Frequently Asked Questions

How do I auto populate an Excel template with data in Make?+
Use the PDF4me Excel - Populate module. Create an Excel template with Smart Marker placeholders such as &=Items.ItemName, then pass a matching JSON string in the JSON Data field. The module replaces every placeholder with the corresponding value from the JSON, expands arrays into rows, and returns the filled workbook ready for distribution.
What are Smart Markers and how do I write them in Excel?+
Smart Markers are placeholder strings placed in Excel cells that the Populate module replaces with live JSON data at run time.
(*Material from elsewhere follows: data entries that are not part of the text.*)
## config.mk

```make
export PLATFORM = sky130hd
export DESIGN_NAME = sdram_bank_tracker
export DESIGN_NICKNAME = d
export VERILOG_FILES = /design/src/rtl/sdram_trk_pkg.sv /design/src/rtl/sdram_bank_fsm.sv /design/src/rtl/sdram_cmd_decode.sv /design/src/rtl/sdram_trk_status.sv /design/src/rtl/sdram_bank_tracker.sv
export SDC_FILE = /design/constraint.sdc
export NUM_CORES = 1
export LEC_CHECK = 0
export BUFFER_PORTS_ARGS = -buffer_cell sky130_fd_sc_hd__buf_2
export CORE_UTILIZATION = 50
export CTS_BUF_LIST = sky130_fd_sc_hd__clkbuf_16
export CTS_CLUSTER_DIAMETER = 60
export DETAILED_ROUTE_END_ITERATION = 8
export HOLD_SLACK_MARGIN = 0.05
export PLACE_DENSITY = 0.65
export SLEW_MARGIN = 5
export SYNTH_ARGS = -nofsm -noshare
export SYNTH_HDL_FRONTEND = slang
export SYNTH_SLANG_ARGS = --single-unit
```

## constraint.sdc

```tcl
create_clock -name clk -period 5.5 [get_ports clk]
set_clock_uncertainty 0.2 [all_clocks]
set_input_delay 0.825 -clock clk [delete_from_list [all_inputs] [get_ports clk]]
set_output_delay 0.825 -clock clk [all_outputs]
set_load 0.01 [all_outputs]
```

## src/rtl/sdram_trk_pkg.sv

```systemverilog
package sdram_trk_pkg;

  localparam int NUM_BANKS = 4;
  localparam int BANK_W    = $clog2(NUM_BANKS);

  typedef enum logic [2:0] {
    OP_NOP = 3'd0,
    OP_ACT = 3'd1,
    OP_RD  = 3'd2,
    OP_WR  = 3'd3,
    OP_PRE = 3'd4
  } cmd_op_e;

  typedef enum logic [1:0] {
    BK_IDLE   = 2'd0,
    BK_OPEN   = 2'd1,
    BK_APWAIT = 2'd2,
    BK_RECOV  = 2'd3
  } bank_st_e;

  function automatic int max4(input int a, input int b, input int c, input int d);
    int m;
    m = a;
    if (b > m) m = b;
    if (c > m) m = c;
    if (d > m) m = d;
    return m;
  endfunction

endpackage

```

## src/rtl/sdram_bank_fsm.sv

```systemverilog
module sdram_bank_fsm
  import sdram_trk_pkg::*;
#(
  parameter int T_RAS  = 5,
  parameter int T_RP   = 2,
  parameter int RD_DLY = 6,
  parameter int WR_DLY = 6
) (
  input  logic clk,
  input  logic rst_n,
  input  logic act_i,
  input  logic rw_i,
  input  logic wr_i,
  input  logic ap_i,
  input  logic pre_i,
  input  logic pall_i,
  output logic act_ok_o,
  output logic rw_ok_o,
  output logic pre_ok_o
);

  localparam int MAXV = max4(T_RAS, T_RP, RD_DLY, WR_DLY);
  localparam int CW   = $clog2(MAXV + 1);
  localparam logic [CW-1:0] RAS_LD = CW'(T_RAS - 1);
  localparam logic [CW-1:0] RP_LD  = CW'(T_RP - 1);
  localparam logic [CW-1:0] RD_LD  = CW'(RD_DLY - 1);
  localparam logic [CW-1:0] WR_LD  = CW'(WR_DLY - 1);
  localparam logic [CW-1:0] ONE    = CW'(1);

  bank_st_e        st_q, st_d;
  logic [CW-1:0]   ras_q, ras_d;
  logic [CW-1:0]   apc_q, apc_d;
  logic [CW-1:0]   rp_q,  rp_d;
  logic            ras_met, ap_done, rp_done;

  assign ras_met = (ras_q == '0);
  assign ap_done = (apc_q == '0);
  assign rp_done = (rp_q == '0);

  always_comb begin
    st_d  = st_q;
    ras_d = ras_met ? '0 : ras_q - ONE;
    apc_d = ap_done ? '0 : apc_q - ONE;
    rp_d  = rp_done ? '0 : rp_q - ONE;
    if (act_i) begin
      st_d  = BK_OPEN;
      ras_d = RAS_LD;
    end else if (rw_i && ap_i) begin
      st_d  = BK_APWAIT;
      apc_d = wr_i ? WR_LD : RD_LD;
    end else if (pall_i || (pre_i && st_q == BK_OPEN)) begin
      st_d = BK_RECOV;
      rp_d = RP_LD;
    end else if (st_q == BK_APWAIT && ap_done && ras_met) begin
      st_d = BK_RECOV;
      rp_d = RP_LD;
    end else if (st_q == BK_RECOV && rp_done) begin
      st_d = BK_IDLE;
    end
  end

  always_ff @(posedge clk) begin
    if (!rst_n) begin
      st_q  <= BK_IDLE;
      ras_q <= '0;
      apc_q <= '0;
      rp_q  <= '0;
    end else begin
      st_q  <= st_d;
      ras_q <= ras_d;
      apc_q <= apc_d;
      rp_q  <= rp_d;
    end
  end

  assign act_ok_o = (st_q == BK_IDLE) || (st_q == BK_RECOV && rp_done);
  assign rw_ok_o  = (st_q == BK_OPEN);
  assign pre_ok_o = (st_q != BK_APWAIT) && !(st_q == BK_OPEN && !ras_met);

endmodule

```

## src/rtl/sdram_cmd_decode.sv

```systemverilog
module sdram_cmd_decode
  import sdram_trk_pkg::*;
(
  input  logic [2:0]           cmd_op,
  input  logic [BANK_W-1:0]    cmd_bank,
  input  logic                 cmd_ap,
  input  logic [NUM_BANKS-1:0] act_ok,
  input  logic [NUM_BANKS-1:0] rw_ok,
  input  logic [NUM_BANKS-1:0] pre_ok,
  output logic [NUM_BANKS-1:0] act_v,
  output logic [NUM_BANKS-1:0] rw_v,
  output logic [NUM_BANKS-1:0] pre_v,
  output logic                 pall_v,
  output logic                 wr_flag,
  output logic                 illegal
);

  logic [NUM_BANKS-1:0] sel;
  logic is_act, is_rw, is_pre, is_pall;
  logic ok_act, ok_rw, ok_pre, ok_pall;

  assign is_act  = (cmd_op == OP_ACT);
  assign is_rw   = (cmd_op == OP_RD) || (cmd_op == OP_WR);
  assign is_pre  = (cmd_op == OP_PRE) && !cmd_ap;
  assign is_pall = (cmd_op == OP_PRE) && cmd_ap;
  assign wr_flag = (cmd_op == OP_WR);

  assign ok_act  = act_ok[cmd_bank];
  assign ok_rw   = rw_ok[cmd_bank];
  assign ok_pre  = pre_ok[cmd_bank];
  assign ok_pall = &pre_ok;

  for (genvar i = 0; i < NUM_BANKS; i++) begin : g_sel
    assign sel[i]   = (cmd_bank == BANK_W'(i));
    assign act_v[i] = sel[i] && is_act && ok_act;
    assign rw_v[i]  = sel[i] && is_rw && ok_rw;
    assign pre_v[i] = sel[i] && is_pre && ok_pre;
  end

  assign pall_v  = is_pall && ok_pall;
  assign illegal = (is_act && !ok_act) || (is_rw && !ok_rw) ||
                   (is_pre && !ok_pre) || (is_pall && !ok_pall);

endmodule

```

## src/rtl/sdram_trk_status.sv

```systemverilog
module sdram_trk_status
  import sdram_trk_pkg::*;
(
  input  logic                 clk,
  input  logic                 rst_n,
  input  logic                 illegal,
  input  logic [NUM_BANKS-1:0] act_ok,
  output logic                 all_idle,
  output logic                 err
);

  logic err_q;

  always_ff @(posedge clk) begin
    if (!rst_n) err_q <= 1'b0;
    else        err_q <= err_q | illegal;
  end

  assign err      = err_q;
  assign all_idle = &act_ok;

endmodule

```

## src/rtl/sdram_bank_tracker.sv

```systemverilog
module sdram_bank_tracker
  import sdram_trk_pkg::*;
#(
  parameter int T_RAS     = 5,
  parameter int T_RP      = 2,
  parameter int BURST_LEN = 4,
  parameter int CAS_LAT   = 2,
  parameter int WR_REC    = 2
) (
  input  logic       clk,
  input  logic       rst_n,
  input  logic [2:0] cmd_op,
  input  logic [1:0] cmd_bank,
  input  logic       cmd_ap,
  output logic [3:0] act_rdy,
  output logic [3:0] rw_rdy,
  output logic [3:0] pre_rdy,
  output logic       all_idle,
  output logic       cmd_err
);

  localparam int RD_DLY = BURST_LEN + CAS_LAT;
  localparam int WR_DLY = BURST_LEN + WR_REC;

  logic [NUM_BANKS-1:0] act_ok, rw_ok, pre_ok;
  logic [NUM_BANKS-1:0] act_v, rw_v, pre_v;
  logic                 pall_v, wr_flag, illegal;

  sdram_cmd_decode u_dec (
    .cmd_op   (cmd_op),
    .cmd_bank (cmd_bank),
    .cmd_ap   (cmd_ap),
    .act_ok   (act_ok),
    .rw_ok    (rw_ok),
    .pre_ok   (pre_ok),
    .act_v    (act_v),
    .rw_v     (rw_v),
    .pre_v    (pre_v),
    .pall_v   (pall_v),
    .wr_flag  (wr_flag),
    .illegal  (illegal)
  );

  for (genvar b = 0; b < NUM_BANKS; b++) begin : g_bank
    sdram_bank_fsm #(
      .T_RAS  (T_RAS),
      .T_RP   (T_RP),
      .RD_DLY (RD_DLY),
      .WR_DLY (WR_DLY)
    ) u_bank (
      .clk      (clk),
      .rst_n    (rst_n),
      .act_i    (act_v[b]),
      .rw_i     (rw_v[b]),
      .wr_i     (wr_flag),
      .ap_i     (cmd_ap),
      .pre_i    (pre_v[b]),
      .pall_i   (pall_v),
      .act_ok_o (act_ok[b]),
      .rw_ok_o  (rw_ok[b]),
      .pre_ok_o (pre_ok[b])
    );
  end

  sdram_trk_status u_stat (
    .clk      (clk),
    .rst_n    (rst_n),
    .illegal  (illegal),
    .act_ok   (act_ok),
    .all_idle (all_idle),
    .err      (cmd_err)
  );

  assign act_rdy = act_ok;
  assign rw_rdy  = rw_ok;
  assign pre_rdy = pre_ok;

endmodule

```

==> Flow_metrics.wiki <==
{| class="wikitable"
! Metric !! Value
|-
| Most repeated cell in the gate-level netlist after synthesis || sky130_fd_sc_hd__dfxtp_1
|-
| Worst hold slack || roughly 210 ps
|-
| Top cells by instance count after synthesis || sky130_fd_sc_hd__dfxtp_1 (45), sky130_fd_sc_hd__inv_1 (35), sky130_fd_sc_hd__nand2_1 (35)
|-
| Routability cong. || 0.793
|-
| Post-synthesis register bit count || 45
|-
| Slew @ Worst Pin || 864 ps
|-
| Initial antenna violation count || 0
|-
| Unrepaired setup endpoints after global routing || no
|-
| Global routing usage summed across all routing layers || 0.210
|-
| Pin count of the biggest net entering global routing || 22
|-
| Average wire per cell in the routed design || 12.9 um
|-
| Number of post-CTS setup repair buffers || 0
|-
| Highest clock rate || 0.348 GHz
|-
| Synth Instances || 306
|-
| Max-slew violation total from the final report || 0
|-
| Hold path startpoint || g_bank[0].u_bank.ras_q[0]$_SDFF_PP0_
|-
| Worst-Skew Late Latency || ~280 ps
|-
| PortBufs || 21
|-
| Data arrival time of the critical path || ~1900 ps
|-
| Share of final-layout standard cells stronger than drive strength 1 || 0.123
|-
| Dpl ws || roughly 3000 ps
|-
| Crit Path Class || flop to primary output
|-
| DPL Wire Length || 3610 um
|-
| Number of distinct library cell variants in the gate-level netlist after synthesis || 46
|-
| CTS resizes || 0
|-
| Power Density || around 350 nW/um2
|-
| Clock tree buffer depth || 2
|-
| Setup violators final || 0
|-
| Final Hold Viols || 0
|-
| Max Fanout on Critical Path || 5
|-
| CTS tree || done
|-
| Critical path required time || approximately 4500 ps
|-
| Quantity of hold-fixing buffers added after cts || 0
|-
| Timing startpoint of the critical path || g_bank[2].u_bank.rp_q[2]$_SDFF_PN0_
|-
| Antenna Cells || 0
|-
| Std cell rows || 25
|-
| Run status || finished clean
|-
| Starting DRC count in detailed routing || 128
|-
| Average vias per placed instance || approximately 5.1
|-
| Synthesized net count || 340
|-
| Fraction of registers with async set or reset after synthesis || 0
|-
| Antenna-violating nets left || 0
|-
| Tcrit/Tclk final || 0.522
|-
| Number of non-filler instances in the completed layout || 384
|-
| Number of filler instances in the final layout || about 500
|-
| Number of placed I/O pins || 22
|-
| Final worst path period need || about 2900 ps
|-
| Num Clock Sinks || 45
|-
| Max_slew headroom || 0.423
|-
| H-Tree Depth || 2
|-
| LEAKAGE || 1.22 nW
|-
| Avg Cell Area, Syn || 8.13 um2
|-
| Routed vias || 1959
|-
| YS warnings || 0
|-
| Primary FF master, synth || sky130_fd_sc_hd__dfxtp_1
|-
| Cell count after placement || 376
|-
| Setup slack of the critical path after layout || 2630 ps
|-
| Max cap viols || 0
|-
| Core region area || 4750 um2
|-
| Remaining design rule violation count || 0
|-
| Num CTS Buffers || 5
|-
| DIE AREA || about 5300 um2
|-
| Total Routed Length || 4950 um
|-
| Final setup TNS || 0 ps
|-
| Core occupancy in the finished layout || 0.569
|-
| Number of global-route vias before repair || 1833
|-
| Wire length of the first global-routing pass || 8510 um
|-
| First-pass DRT Iterations || 4
|-
| Nature of the critical path startpoint || flop
|-
| Leading cell types by total area after synthesis || sky130_fd_sc_hd__dfxtp_1 (36%), sky130_fd_sc_hd__ha_1 (13%), sky130_fd_sc_hd__inv_1 (5.3%)
|-
| Die Width || 72.5 um
|-
| Worst-case vdd ir drop || 0.212 mV
|-
| Remaining global-route overflow || 0
|-
| Kind of capture point of the worst setup path || primary output
|-
| Share of synthesized area occupied by flip-flops and latches || 0.362
|-
| Clock-pin slew reported for the worst setup and hold paths after clock tree synthesis || 60 ps
|-
| Initial core utilization || 0.523
|-
| Area share of the largest cell type after synthesis || 0.362
|-
| Area of the mapped netlist || between 2000 and 2500 um2
|-
| Library cell with the largest summed area after synthesis || sky130_fd_sc_hd__dfxtp_1
|-
| Clk root buf || sky130_fd_sc_hd__clkbuf_16
|-
| Die Ht || between 70 and 80 um
|-
| Worst R2R Start || g_bank[1].u_bank.ras_q[0]$_SDFF_PP0_
|-
| Min-Delay Path Class || flop to flop
|-
| Post-layout net count || between 300 and 400
|-
| Layout Area Growth over Synthesis || 8.70%
|-
| EDFF count, synth || 0
|}
==> metal layers <==
layer	up-vias	track usage	wire length [um]
met5	-	0	0
met4	0	0.0588	46
met3	5	0.0625	247
met2	35	0.321	2160
met1	886	0.288	2490
li1	1033	-	-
Write them as &=ObjectName.FieldName for scalar values or &=ArrayName.FieldName for arrays. For example, placing &=Items.ItemName in a cell tells the module to insert the ItemName property from each element of the Items JSON array, one per row.
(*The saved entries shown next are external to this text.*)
[src/rtl/mouse_pkt_pkg.sv]
package mouse_pkt_pkg;
  localparam int PKT_LEN = 5;
  localparam int SLOT_W  = $clog2(PKT_LEN);
  localparam logic [7:0] HDR_BASE = 8'h87;
  typedef logic [PKT_LEN-1:0][7:0] pkt_t;
endpackage

[src/rtl/mouse_pkt_fmt.sv]
module mouse_pkt_fmt
  import mouse_pkt_pkg::*;
#(
  parameter int MOT_W = 10
) (
  input  logic [MOT_W-1:0] dx_i,
  input  logic [MOT_W-1:0] dy_i,
  input  logic             btn_left_i,
  input  logic             btn_mid_i,
  input  logic             btn_right_i,
  output pkt_t             pkt_o
);
  localparam int W1 = MOT_W + 1;

  logic signed [W1-1:0] dx_ext, dy_neg;
  logic [7:0] x_byte, y_byte, hdr;

  assign dx_ext = {dx_i[MOT_W-1], dx_i};
  assign dy_neg = -{dy_i[MOT_W-1], dy_i};

  generate
    if (MOT_W > 7) begin : g_clamp
      localparam logic signed [W1-1:0] LIM_HI = W1'(127);
      localparam logic signed [W1-1:0] LIM_LO = -LIM_HI;
      always_comb begin
        if (dx_ext > LIM_HI)      x_byte = 8'h7f;
        else if (dx_ext < LIM_LO) x_byte = 8'h81;
        else                      x_byte = dx_ext[7:0];
        if (dy_neg > LIM_HI)      y_byte = 8'h7f;
        else if (dy_neg < LIM_LO) y_byte = 8'h81;
        else                      y_byte = dy_neg[7:0];
      end
    end else begin : g_pass
      // narrow motion always fits, sign-extend only
      assign x_byte = 8'(dx_ext);
      assign y_byte = 8'(dy_neg);
    end
  endgenerate

  assign hdr = {HDR_BASE[7:3], ~btn_left_i, ~btn_mid_i, ~btn_right_i};

  always_comb begin
    pkt_o = '0;
    pkt_o[0] = hdr;
    pkt_o[1] = x_byte;
    pkt_o[2] = y_byte;
  end
endmodule
$ cat config.mk
export PLATFORM = sky130hd
export DESIGN_NAME = audclk_gen
export DESIGN_NICKNAME = d
export VERILOG_FILES = /design/src/rtl/audclk_pkg.sv /design/src/rtl/audclk_refsel.sv /design/src/rtl/audclk_bitdiv.sv /design/src/rtl/audclk_framediv.sv /design/src/rtl/audclk_gen.sv
export SDC_FILE = /design/constraint.sdc
export NUM_CORES = 1
export LEC_CHECK = 0
export BUFFER_PORTS_ARGS = -buffer_cell sky130_fd_sc_hd__buf_4
export CAP_MARGIN = 10
export CORE_AREA = 2 2 68 70
export DETAILED_ROUTE_END_ITERATION = 7
export DIE_AREA = 0 0 70 72
export MAX_ROUTING_LAYER = met4
export PLACE_DENSITY = 0.68
export SYNTH_ARGS = -nofsm -noshare
export SYNTH_HDL_FRONTEND = slang
export SYNTH_HIERARCHICAL = 1
export SYNTH_SLANG_ARGS = --single-unit
$ cat constraint.sdc
create_clock -name clk -period 4.2 [get_ports clk]
set_clock_uncertainty 0.05 [all_clocks]
set_input_delay 0.84 -clock clk [delete_from_list [all_inputs] [get_ports clk]]
set_output_delay 0.84 -clock clk [all_outputs]
set_load 0.05 [all_outputs]
==> src/rtl/hrp_pkg.sv <==
package hrp_pkg;

    localparam int BYTE_W = 8;
    localparam int WORD_W = 2 * BYTE_W;

    // bit 1: strobe sense, bit 0: byte-select sense
    typedef struct packed {
        logic inv_strb;
        logic inv_bsel;
    } hrp_ctl_t;

    localparam int CTL_W = $bits(hrp_ctl_t);

    typedef struct packed {
        logic sel_n;
        logic rnw;
        logic strb;
        logic bsel;
    } hrp_pins_t;

    localparam int PINS_W = $bits(hrp_pins_t);
    localparam hrp_pins_t PINS_IDLE = '{sel_n: 1'b1, rnw: 1'b0, strb: 1'b0, bsel: 1'b0};

    typedef struct packed {
        logic cs;       // chip selected
        logic strb_on;  // strobe at active level
        logic read;     // read direction
        logic hi;       // high byte selected
    } hrp_req_t;

    function automatic hrp_req_t hrp_decode(hrp_pins_t p, hrp_ctl_t c);
        hrp_req_t r;
        r.cs      = ~p.sel_n;
        r.strb_on = (p.strb == c.inv_strb);
        r.read    = p.rnw;
        r.hi      = p.bsel ^ c.inv_bsel;
        return r;
    endfunction

    function automatic logic [BYTE_W-1:0] hrp_pick(logic [WORD_W-1:0] w, logic hi);
        return hi ? w[WORD_W-1:BYTE_W] : w[BYTE_W-1:0];
    endfunction

endpackage

==> src/rtl/hrp_ctl_reg.sv <==
module hrp_ctl_reg
    import hrp_pkg::*;
#(
    parameter int ADDR_W   = 2,
    parameter int CTL_ADDR = 0
) (
    input  logic              clk,
    input  logic              rst,
    input  logic              wr,
    input  logic [ADDR_W-1:0] addr,
    input  logic [CTL_W-1:0]  wdata,
    output hrp_ctl_t          ctl
);
    localparam logic [ADDR_W-1:0] SEL = ADDR_W'(CTL_ADDR);

    logic hit;
    assign hit = wr && (addr == SEL);

    always_ff @(posedge clk) begin
        if (rst) begin
            ctl <= '0;
        end else if (hit) begin
            ctl <= hrp_ctl_t'(wdata);
        end
    end

    // other addresses do not disturb the polarity bits
    p_ctl_hold_r11: assert property (@(posedge clk) disable iff (rst)
        !(wr && addr == SEL) |=> $stable(ctl));

endmodule

==> src/rtl/hrp_sync.sv <==
module hrp_sync #(
    parameter int          W      = 4,
    parameter int          STAGES = 2,
    parameter logic [W-1:0] RST_VAL = '0
) (
    input  logic         clk,
    input  logic         rst,
    input  logic [W-1:0] d,
    output logic [W-1:0] q
);
    logic [W-1:0] stg [STAGES];

    generate
        for (genvar i = 0; i < STAGES; i++) begin : g_stage
            if (i == 0) begin : g_first
                always_ff @(posedge clk) begin
                    if (rst) stg[0] <= RST_VAL;
                    else     stg[0] <= d;
                end
            end else begin : g_next
                always_ff @(posedge clk) begin
                    if (rst) stg[i] <= RST_VAL;
                    else     stg[i] <= stg[i-1];
                end
            end
        end
    endgenerate

    assign q = stg[STAGES-1];

endmodule

==> src/rtl/hrp_bus_drv.sv <==
module hrp_bus_drv
    import hrp_pkg::*;
(
    input  hrp_pins_t          pins,
    input  hrp_ctl_t           ctl,
    input  logic [WORD_W-1:0]  word,
    output logic [BYTE_W-1:0]  dout,
    output logic               oe
);
    hrp_req_t req;

    always_comb begin
        req  = hrp_decode(pins, ctl);
        oe   = req.cs && req.strb_on && req.read;
        dout = hrp_pick(word, req.hi);
    end

endmodule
What does Calculate Formulas do and when should I enable it?+
Calculate Formulas: Yes (the default) triggers a full workbook formula recalculation after the JSON data is inserted. Enable it whenever the template contains SUM, VLOOKUP, IF, or other formulas that reference the populated cells, so the formula results reflect the new data. Set it to No only if formula recalculation is unnecessary or handled downstream.
How do I populate only specific worksheets and not the whole workbook?+
Enter the 1-based worksheet indexes as a comma-separated list in the Worksheet Indexes field: for example 1 for the first sheet only, or 1,3 for the first and third. Leave the field empty to populate all worksheets. This is useful when the template contains data sheets with Smart Markers alongside static reference or chart sheets you do not want the module to modify.
What is the difference between Strict JSON Strings Yes and No?+
With Strict JSON Strings set to Yes (the default), string values in the JSON such as '55' are inserted into Excel cells as text. With No, quoted numeric strings are coerced to numeric Excel values. Choose No when downstream formulas such as SUM need to treat those values as numbers rather than text strings.
What does Quote Prefix To Style do?+
Quote Prefix To Style controls whether Excel quote-prefix cell formatting (a hidden attribute that forces text interpretation of cell content) is converted to a visible cell style in the output workbook. Leave it at Empty (the default) for standard behavior. Set Yes only if your template uses quote-prefix styling and you need that to appear as a visible format in the populated output.